For a case–control study, it is necessary to select subjects that have the relevant outcome and to select a control group from the same population. The proportions of affected subjects and control subjects that have the variable under study are then compared. For example, we performed a case–control study of the radiographic signs associated with acute angiostrongylosis in dogs.⁵ This was done by collecting a sample of 16 sets of thoracic radiographs of dogs with proven angiostrongylosis and comparing them with thoracic radiographs from a control group of 49 dogs that had similar acute presentation and clinical signs (i.e., cough, dyspnea, and/or collapse) but were negative for angiostrongylosis. Interpretation of the radiographs was done by a single observer without knowledge of the dogs' histories or diagnoses, using a standardized reporting form to help ensure that the radiographs were assessed consistently. Alveolar pattern and, to a lesser extent, bronchial thickening were observed in a greater proportion of radiographs of dogs with acute angiostrongylosis.⁵ In this study, 13/16 (81%) dogs with angiostrongylosis had an alveolar pattern compared with 9/49 (18%) dogs with other conditions. Odds ratio (OR)=(13/3)/(9/40)=19.3 (95% confidence interval 4.5–82.0). Hence, the odds of observing an alveolar pattern in the lung of a dog with acute angiostrongylosis were 19.3 times the odds of this finding in a dog without angiostrongylosis, which suggests that this sign may be useful as a diagnostic aid.

Another recent case–control study described the association between computed tomography (CT) signs and histologic diagnosis in cats with sinonasal disease.⁶ From a population of cats with suspected sinonasal disease, cats were selected that had CT and endoscopic nasal biopsies within 2 weeks, and within this sample, the cats with neoplasia were compared with the cats with rhinitis. A control group of cats without nasal disease was not used. Various CT signs were found to be significantly associated with nasal neoplasia, including unilateral lysis of ethmoturbinates (OR 11.0), and soft tissue/fluid within the sphenoidal sinus (OR 15.3).⁶

A cross-sectional study is one in which a group of subjects that share common variables are identified, and the prevalence of variables is compared in different subgroups of subjects. Data are collected that represent one point in time for each of the subjects of the study. For example, a recent cross-sectional study examined the relationship between age of cats and the presence of a dilated pancreatic duct.⁷ From a population of 1434 cats of known age that had abdominal ultrasonography, 21/776 (3%) cats aged 10 years or less had a dilated pancreatic duct (>1.3 mm) compared with 83/658 (13%) cats aged 11 years or more. OR=(83/575)/(21/755)=5.1 (95% confidence interval 3.2–8.5). Hence, the odds of finding a dilated pancreatic duct in a cat aged 11 years or more were 5.1 times the odds of finding one in a cat aged 10 years or less.

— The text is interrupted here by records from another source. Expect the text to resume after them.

**src/rtl/display_pkg.sv**
```systemverilog
// rtl/display_pkg.sv - shared sizes, FSM state type and cell slicing for the display refresh controller
package display_pkg;

  localparam int NUM_CHARS = 32;
  localparam int CHAR_W    = 8;
  localparam int IDX_W     = $clog2(NUM_CHARS);
  localparam logic [CHAR_W-1:0] BLANK_CHAR = 8'h20;

  typedef enum logic [1:0] {
    IDLE,
    SETTLE,
    SCAN,
    WAIT_ACK
  } state_e;

  function automatic logic [CHAR_W-1:0] cell_slice(
    input logic [NUM_CHARS*CHAR_W-1:0] bufv,
    input logic [IDX_W-1:0]            idx
  );
    return bufv[idx*CHAR_W +: CHAR_W];
  endfunction

endpackage

```
**src/rtl/display_shadow_mem.sv**
```systemverilog
// rtl/display_shadow_mem.sv - shadow of the characters the LCD shows, with per-cell valid bits
module display_shadow_mem
  import display_pkg::*;
(
  input  logic              clk_i,
  input  logic              rst_i,
  input  logic              clr_all_i,
  input  logic              wr_en_i,
  input  logic [IDX_W-1:0]  wr_idx_i,
  input  logic [CHAR_W-1:0] wr_data_i,
  input  logic              wr_valid_i,
  input  logic [IDX_W-1:0]  rd_idx_i,
  input  logic [CHAR_W-1:0] rd_data_i,
  output logic              dirty_o
);

  logic [CHAR_W-1:0]    shown_q [NUM_CHARS];
  logic [NUM_CHARS-1:0] valid_q;

  always_ff @(posedge clk_i or posedge rst_i) begin
    if (rst_i) begin
      valid_q <= '0;
      for (int i = 0; i < NUM_CHARS; i++) shown_q[i] <= BLANK_CHAR;
    end else if (clr_all_i) begin
      valid_q <= '0;
    end else if (wr_en_i) begin
      valid_q[wr_idx_i] <= wr_valid_i;
      if (wr_valid_i) shown_q[wr_idx_i] <= wr_data_i;
    end
  end

  assign dirty_o = !valid_q[rd_idx_i] || (shown_q[rd_idx_i] != rd_data_i);

endmodule

```
**src/rtl/display_refresh_ctrl.sv**
```systemverilog
// rtl/display_refresh_ctrl.sv - waits for a stable display buffer, then writes only changed cells to the LCD
module display_refresh_ctrl
  import display_pkg::*;
#(
  parameter int SETTLE_CYCLES = 1024,
  parameter int ACK_TIMEOUT   = 65535
) (
  input  logic                        clk,
  input  logic                        RESET,
  input  logic [NUM_CHARS*CHAR_W-1:0] disp_buf,
  input  logic                        force_refresh,
  output logic                        char_req,
  output logic [IDX_W-1:0]            char_addr,
  output logic [CHAR_W-1:0]           char_data,
  input  logic                        char_ack,
  output logic                        busy,
  output logic                        ack_err
);

  localparam int SET_W = $clog2(SETTLE_CYCLES + 1);
  localparam int TO_W  = $clog2(ACK_TIMEOUT + 1);

  state_e                      state_q;
  logic [NUM_CHARS*CHAR_W-1:0] snap_q;
  logic [IDX_W-1:0]            idx_q;
  logic [SET_W-1:0]            settle_cnt_q;
  logic [TO_W-1:0]             to_cnt_q;
  logic                        force_pend_q;
  logic                        char_req_q;
  logic [IDX_W-1:0]            char_addr_q;
  logic [CHAR_W-1:0]           char_data_q;
  logic                        busy_q;
  logic                        ack_err_q;

  logic              buf_changed;
  logic              last_cell;
  logic              to_hit;
  logic              xfer_done;
  logic              clr_all;
  logic              dirty;
  logic [CHAR_W-1:0] cur_char;

  assign buf_changed = (disp_buf != snap_q);
  assign last_cell   = (idx_q == IDX_W'(NUM_CHARS - 1));
  assign to_hit      = (to_cnt_q == TO_W'(ACK_TIMEOUT - 1));
  // An ack arriving on the timeout cycle still counts as a successful write.
  assign xfer_done   = (state_q == WAIT_ACK) && (char_ack || to_hit);
  assign clr_all     = (state_q == IDLE) && force_pend_q;
  assign cur_char    = cell_slice(snap_q, idx_q);

  display_shadow_mem u_shadow (
    .clk_i      (clk),
    .rst_i      (RESET),
    .clr_all_i  (clr_all),
    .wr_en_i    (xfer_done),
    .wr_idx_i   (idx_q),
    .wr_data_i  (char_data_q),
    .wr_valid_i (char_ack),
    .rd_idx_i   (idx_q),
    .rd_data_i  (cur_char),
    .dirty_o    (dirty)
  );

  always_ff @(posedge clk or posedge RESET) begin
    if (RESET) begin
      state_q      <= IDLE;
      snap_q       <= '0;
      idx_q        <= '0;
      settle_cnt_q <= '0;
      to_cnt_q     <= '0;
      force_pend_q <= 1'b1;
      char_req_q   <= 1'b0;
      char_addr_q  <= '0;
      char_data_q  <= BLANK_CHAR;
      busy_q       <= 1'b0;
      ack_err_q    <= 1'b0;
    end else begin
      if (force_refresh) force_pend_q <= 1'b1;
      case (state_q)
        IDLE: begin
          if (buf_changed || force_pend_q) begin
            snap_q       <= disp_buf;
            settle_cnt_q <= '0;
            state_q      <= SETTLE;
            busy_q       <= 1'b1;
            // A fresh force pulse on this edge must survive the clear.
            force_pend_q <= force_refresh;
          end
        end
        SETTLE: begin
          if (buf_changed) begin
            snap_q       <= disp_buf;
            settle_cnt_q <= '0;
          end else if (settle_cnt_q == SET_W'(SETTLE_CYCLES - 1)) begin
            idx_q   <= '0;
            state_q <= SCAN;
          end else begin
            settle_cnt_q <= settle_cnt_q + 1'b1;
          end
        end
        SCAN: begin
          if (dirty) begin
            char_addr_q <= idx_q;
            char_data_q <= cur_char;
            char_req_q  <= 1'b1;
            to_cnt_q    <= '0;
            state_q     <= WAIT_ACK;
          end else if (last_cell) begin
            state_q <= IDLE;
            busy_q  <= 1'b0;
          end else begin
            idx_q <= idx_q + 1'b1;
          end
        end
        WAIT_ACK: begin
          if (xfer_done) begin
            char_req_q <= 1'b0;
            if (!char_ack) ack_err_q <= 1'b1;
            if (last_cell) begin
              state_q <= IDLE;
              busy_q  <= 1'b0;
            end else begin
              idx_q   <= idx_q + 1'b1;
              state_q <= SCAN;
            end
          end else begin
            to_cnt_q <= to_cnt_q + 1'b1;
          end
        end
        default: state_q <= IDLE;
      endcase
    end
  end

  assign char_req  = char_req_q;
  assign char_addr = char_addr_q;
  assign char_data = char_data_q;
  assign busy      = busy_q;
  assign ack_err   = ack_err_q;

endmodule

```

When reading a paper that does not explicitly state the study design, the design may be determined by answering a series of questions about its key features (Fig. 1). The study design determines what outcome should be measured. The outcome of cohort studies is the relative risk (the risk ratio). Risk is the probability that the event will occur during a specified period of time; therefore, risk calculations are meaningful only for designs such as cohort studies that encompass a specified period of time. Because there is no need to measure risk in order to calculate the odds, ORs can be used to describe the results of studies that do not depend on observing subjects over a period of time, for example cross-sectional and case–control studies.

Each of the observational study designs has advantages and disadvantages (Table 2). All observational study designs share the disadvantage of being susceptible to confounding variables, which have similar, but inseparable effects to the variables under study and therefore confuse interpretation of the results.⁸

Observational studies may be used during all phases of research into diagnostic tests (Table 3), although questions about the effect on patient outcomes of using a new test (or new treatment) are best answered using randomized clinical trials.